**Exercise objective:** The expected answer is a bare count of the lines in the data below that contain "increased".

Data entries

=-=-=

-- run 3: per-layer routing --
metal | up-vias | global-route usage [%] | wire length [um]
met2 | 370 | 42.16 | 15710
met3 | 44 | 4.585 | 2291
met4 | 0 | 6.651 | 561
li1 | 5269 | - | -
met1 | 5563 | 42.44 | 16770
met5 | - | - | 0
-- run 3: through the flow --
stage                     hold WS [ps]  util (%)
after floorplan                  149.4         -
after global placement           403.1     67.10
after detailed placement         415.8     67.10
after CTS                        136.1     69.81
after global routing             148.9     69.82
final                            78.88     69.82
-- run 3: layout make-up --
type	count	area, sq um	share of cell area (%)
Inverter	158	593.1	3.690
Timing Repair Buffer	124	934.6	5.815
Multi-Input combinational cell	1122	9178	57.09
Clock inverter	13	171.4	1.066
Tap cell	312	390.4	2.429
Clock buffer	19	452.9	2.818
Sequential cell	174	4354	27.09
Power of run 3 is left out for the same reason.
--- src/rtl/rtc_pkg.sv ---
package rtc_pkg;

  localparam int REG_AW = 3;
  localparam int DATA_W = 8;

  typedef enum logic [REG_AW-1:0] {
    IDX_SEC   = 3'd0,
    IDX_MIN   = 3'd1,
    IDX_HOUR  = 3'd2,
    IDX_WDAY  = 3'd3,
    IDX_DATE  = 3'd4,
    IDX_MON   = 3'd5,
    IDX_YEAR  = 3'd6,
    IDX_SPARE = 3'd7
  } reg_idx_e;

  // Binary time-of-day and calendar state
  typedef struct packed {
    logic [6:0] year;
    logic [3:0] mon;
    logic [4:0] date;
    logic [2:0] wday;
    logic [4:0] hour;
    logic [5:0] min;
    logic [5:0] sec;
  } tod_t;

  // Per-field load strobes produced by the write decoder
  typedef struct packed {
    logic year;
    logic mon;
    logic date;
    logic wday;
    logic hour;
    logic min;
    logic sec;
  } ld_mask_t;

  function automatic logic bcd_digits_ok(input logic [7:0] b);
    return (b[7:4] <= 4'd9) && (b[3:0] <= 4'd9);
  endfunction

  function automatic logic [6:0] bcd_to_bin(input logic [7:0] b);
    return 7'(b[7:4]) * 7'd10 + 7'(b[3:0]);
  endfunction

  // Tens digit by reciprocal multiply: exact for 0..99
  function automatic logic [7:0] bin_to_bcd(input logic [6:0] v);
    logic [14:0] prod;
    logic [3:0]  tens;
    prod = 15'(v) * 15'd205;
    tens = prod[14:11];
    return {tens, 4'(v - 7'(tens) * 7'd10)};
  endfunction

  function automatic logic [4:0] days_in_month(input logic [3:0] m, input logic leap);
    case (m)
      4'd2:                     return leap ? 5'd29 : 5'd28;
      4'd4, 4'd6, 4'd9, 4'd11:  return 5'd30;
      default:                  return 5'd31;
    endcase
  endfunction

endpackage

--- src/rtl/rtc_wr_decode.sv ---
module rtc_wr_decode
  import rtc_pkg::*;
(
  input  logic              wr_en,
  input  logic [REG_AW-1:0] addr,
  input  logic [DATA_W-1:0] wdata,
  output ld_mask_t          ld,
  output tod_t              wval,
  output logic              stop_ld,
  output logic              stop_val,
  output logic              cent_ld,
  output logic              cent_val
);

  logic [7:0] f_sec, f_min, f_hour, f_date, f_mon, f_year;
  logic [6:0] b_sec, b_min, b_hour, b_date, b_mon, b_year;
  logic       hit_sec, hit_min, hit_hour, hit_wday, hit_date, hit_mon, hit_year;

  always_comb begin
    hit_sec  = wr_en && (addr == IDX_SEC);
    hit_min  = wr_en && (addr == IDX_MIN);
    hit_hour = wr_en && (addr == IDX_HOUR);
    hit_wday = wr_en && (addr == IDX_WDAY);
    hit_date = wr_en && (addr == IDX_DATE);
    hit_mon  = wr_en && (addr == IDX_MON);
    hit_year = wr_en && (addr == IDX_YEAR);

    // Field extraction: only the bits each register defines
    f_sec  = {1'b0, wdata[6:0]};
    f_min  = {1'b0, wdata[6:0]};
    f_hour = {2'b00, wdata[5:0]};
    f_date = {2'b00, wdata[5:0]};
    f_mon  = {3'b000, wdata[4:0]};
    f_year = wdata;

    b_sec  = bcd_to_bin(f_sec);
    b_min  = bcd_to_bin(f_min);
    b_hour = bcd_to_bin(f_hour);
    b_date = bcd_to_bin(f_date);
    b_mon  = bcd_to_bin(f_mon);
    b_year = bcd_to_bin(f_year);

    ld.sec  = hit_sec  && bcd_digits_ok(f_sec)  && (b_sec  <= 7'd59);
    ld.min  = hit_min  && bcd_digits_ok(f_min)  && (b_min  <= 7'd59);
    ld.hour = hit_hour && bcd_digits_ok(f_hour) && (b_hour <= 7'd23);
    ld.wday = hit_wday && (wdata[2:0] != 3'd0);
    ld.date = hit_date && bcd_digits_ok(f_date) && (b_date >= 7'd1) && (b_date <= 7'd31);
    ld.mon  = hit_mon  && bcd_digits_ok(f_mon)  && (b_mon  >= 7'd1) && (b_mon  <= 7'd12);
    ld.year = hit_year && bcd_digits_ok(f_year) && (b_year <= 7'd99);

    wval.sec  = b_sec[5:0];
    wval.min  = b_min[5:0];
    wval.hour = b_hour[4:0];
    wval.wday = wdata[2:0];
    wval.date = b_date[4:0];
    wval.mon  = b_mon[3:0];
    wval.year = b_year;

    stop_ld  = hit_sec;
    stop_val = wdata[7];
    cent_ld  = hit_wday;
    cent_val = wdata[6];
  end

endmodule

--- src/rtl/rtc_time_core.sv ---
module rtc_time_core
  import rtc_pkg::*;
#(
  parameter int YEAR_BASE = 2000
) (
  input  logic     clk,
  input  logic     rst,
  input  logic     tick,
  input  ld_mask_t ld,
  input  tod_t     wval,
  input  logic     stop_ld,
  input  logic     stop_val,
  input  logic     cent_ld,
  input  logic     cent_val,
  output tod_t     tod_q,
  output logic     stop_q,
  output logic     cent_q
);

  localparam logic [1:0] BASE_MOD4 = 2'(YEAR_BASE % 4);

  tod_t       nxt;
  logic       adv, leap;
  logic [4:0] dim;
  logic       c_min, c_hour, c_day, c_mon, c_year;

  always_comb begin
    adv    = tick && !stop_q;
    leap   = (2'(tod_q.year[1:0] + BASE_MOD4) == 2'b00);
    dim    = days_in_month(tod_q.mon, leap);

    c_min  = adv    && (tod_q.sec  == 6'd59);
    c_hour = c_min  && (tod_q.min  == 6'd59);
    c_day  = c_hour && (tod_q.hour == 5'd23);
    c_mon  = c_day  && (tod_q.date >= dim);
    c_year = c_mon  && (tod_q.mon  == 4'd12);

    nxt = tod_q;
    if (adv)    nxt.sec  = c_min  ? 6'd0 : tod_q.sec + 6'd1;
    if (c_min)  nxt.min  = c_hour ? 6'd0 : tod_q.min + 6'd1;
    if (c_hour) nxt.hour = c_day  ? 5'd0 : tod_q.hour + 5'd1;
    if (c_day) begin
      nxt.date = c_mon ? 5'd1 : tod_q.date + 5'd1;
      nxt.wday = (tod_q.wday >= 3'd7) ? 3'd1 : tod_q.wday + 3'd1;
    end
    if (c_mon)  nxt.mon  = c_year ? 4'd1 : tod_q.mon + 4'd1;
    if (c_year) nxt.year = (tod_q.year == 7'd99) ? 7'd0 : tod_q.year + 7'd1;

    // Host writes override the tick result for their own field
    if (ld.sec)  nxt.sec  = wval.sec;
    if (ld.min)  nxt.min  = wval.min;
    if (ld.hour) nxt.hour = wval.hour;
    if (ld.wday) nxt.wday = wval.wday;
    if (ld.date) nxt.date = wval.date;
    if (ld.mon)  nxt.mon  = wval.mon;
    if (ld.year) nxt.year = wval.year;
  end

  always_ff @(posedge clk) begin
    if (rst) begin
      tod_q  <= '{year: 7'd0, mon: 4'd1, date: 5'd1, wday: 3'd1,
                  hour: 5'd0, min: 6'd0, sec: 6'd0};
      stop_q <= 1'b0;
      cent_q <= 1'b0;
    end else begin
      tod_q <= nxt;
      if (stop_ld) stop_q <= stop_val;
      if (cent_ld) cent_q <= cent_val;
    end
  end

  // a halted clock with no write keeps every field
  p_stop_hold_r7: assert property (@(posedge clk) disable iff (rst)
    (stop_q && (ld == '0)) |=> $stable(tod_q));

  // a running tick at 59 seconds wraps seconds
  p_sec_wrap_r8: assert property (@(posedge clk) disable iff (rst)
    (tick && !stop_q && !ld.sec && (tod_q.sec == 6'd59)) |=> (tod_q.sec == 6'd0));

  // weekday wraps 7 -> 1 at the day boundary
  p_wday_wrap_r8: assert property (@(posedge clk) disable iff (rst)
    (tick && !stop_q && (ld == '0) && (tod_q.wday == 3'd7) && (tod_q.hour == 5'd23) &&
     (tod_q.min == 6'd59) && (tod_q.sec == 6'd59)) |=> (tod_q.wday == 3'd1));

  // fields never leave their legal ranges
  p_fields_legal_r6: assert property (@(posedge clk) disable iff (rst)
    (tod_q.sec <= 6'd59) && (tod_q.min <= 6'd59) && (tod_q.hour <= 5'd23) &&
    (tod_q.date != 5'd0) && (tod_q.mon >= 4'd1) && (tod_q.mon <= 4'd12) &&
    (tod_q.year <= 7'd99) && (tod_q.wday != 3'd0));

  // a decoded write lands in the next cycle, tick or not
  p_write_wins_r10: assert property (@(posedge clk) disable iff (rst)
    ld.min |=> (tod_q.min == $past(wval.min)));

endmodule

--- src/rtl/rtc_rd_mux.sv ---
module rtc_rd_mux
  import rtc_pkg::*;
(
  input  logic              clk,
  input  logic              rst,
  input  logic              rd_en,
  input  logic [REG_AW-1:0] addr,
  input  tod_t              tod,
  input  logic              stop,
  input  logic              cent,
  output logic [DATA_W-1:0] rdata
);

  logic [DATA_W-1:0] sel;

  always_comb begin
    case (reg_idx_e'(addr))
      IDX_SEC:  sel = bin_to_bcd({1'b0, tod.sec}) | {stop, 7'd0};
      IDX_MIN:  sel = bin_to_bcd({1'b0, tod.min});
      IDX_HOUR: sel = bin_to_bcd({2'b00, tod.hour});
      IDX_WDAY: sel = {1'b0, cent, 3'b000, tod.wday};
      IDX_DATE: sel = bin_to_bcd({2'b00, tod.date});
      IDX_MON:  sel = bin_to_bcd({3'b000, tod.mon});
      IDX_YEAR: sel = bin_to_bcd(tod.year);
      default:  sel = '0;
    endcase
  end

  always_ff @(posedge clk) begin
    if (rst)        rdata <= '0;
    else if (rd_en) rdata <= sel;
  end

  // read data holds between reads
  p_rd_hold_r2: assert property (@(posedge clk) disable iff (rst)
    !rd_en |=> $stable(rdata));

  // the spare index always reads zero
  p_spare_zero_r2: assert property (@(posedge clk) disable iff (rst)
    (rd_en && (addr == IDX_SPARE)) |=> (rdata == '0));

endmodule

=-=-=

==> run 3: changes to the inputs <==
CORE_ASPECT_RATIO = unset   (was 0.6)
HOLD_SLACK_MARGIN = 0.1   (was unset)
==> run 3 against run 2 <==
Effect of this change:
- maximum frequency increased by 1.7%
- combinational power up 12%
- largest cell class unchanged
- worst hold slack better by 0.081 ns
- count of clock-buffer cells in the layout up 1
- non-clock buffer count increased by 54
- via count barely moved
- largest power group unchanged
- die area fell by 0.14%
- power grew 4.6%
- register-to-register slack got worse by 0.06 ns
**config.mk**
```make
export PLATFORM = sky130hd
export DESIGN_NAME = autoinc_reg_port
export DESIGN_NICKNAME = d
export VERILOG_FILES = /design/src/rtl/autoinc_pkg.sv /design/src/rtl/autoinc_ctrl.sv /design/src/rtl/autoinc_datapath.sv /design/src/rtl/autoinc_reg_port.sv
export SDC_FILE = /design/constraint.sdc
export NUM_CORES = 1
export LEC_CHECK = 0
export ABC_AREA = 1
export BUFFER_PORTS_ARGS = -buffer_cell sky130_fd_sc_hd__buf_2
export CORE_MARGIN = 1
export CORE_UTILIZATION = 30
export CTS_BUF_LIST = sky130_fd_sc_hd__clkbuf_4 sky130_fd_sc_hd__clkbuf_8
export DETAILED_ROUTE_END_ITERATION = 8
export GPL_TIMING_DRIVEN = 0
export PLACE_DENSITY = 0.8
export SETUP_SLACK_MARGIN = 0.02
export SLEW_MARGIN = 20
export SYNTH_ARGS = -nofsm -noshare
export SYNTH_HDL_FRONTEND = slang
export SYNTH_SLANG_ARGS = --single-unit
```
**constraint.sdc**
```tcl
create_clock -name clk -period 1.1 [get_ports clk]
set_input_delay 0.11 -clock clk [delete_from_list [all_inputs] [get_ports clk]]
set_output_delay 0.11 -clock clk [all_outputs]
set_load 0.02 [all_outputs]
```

=-=-=

**Finished exercise:** 2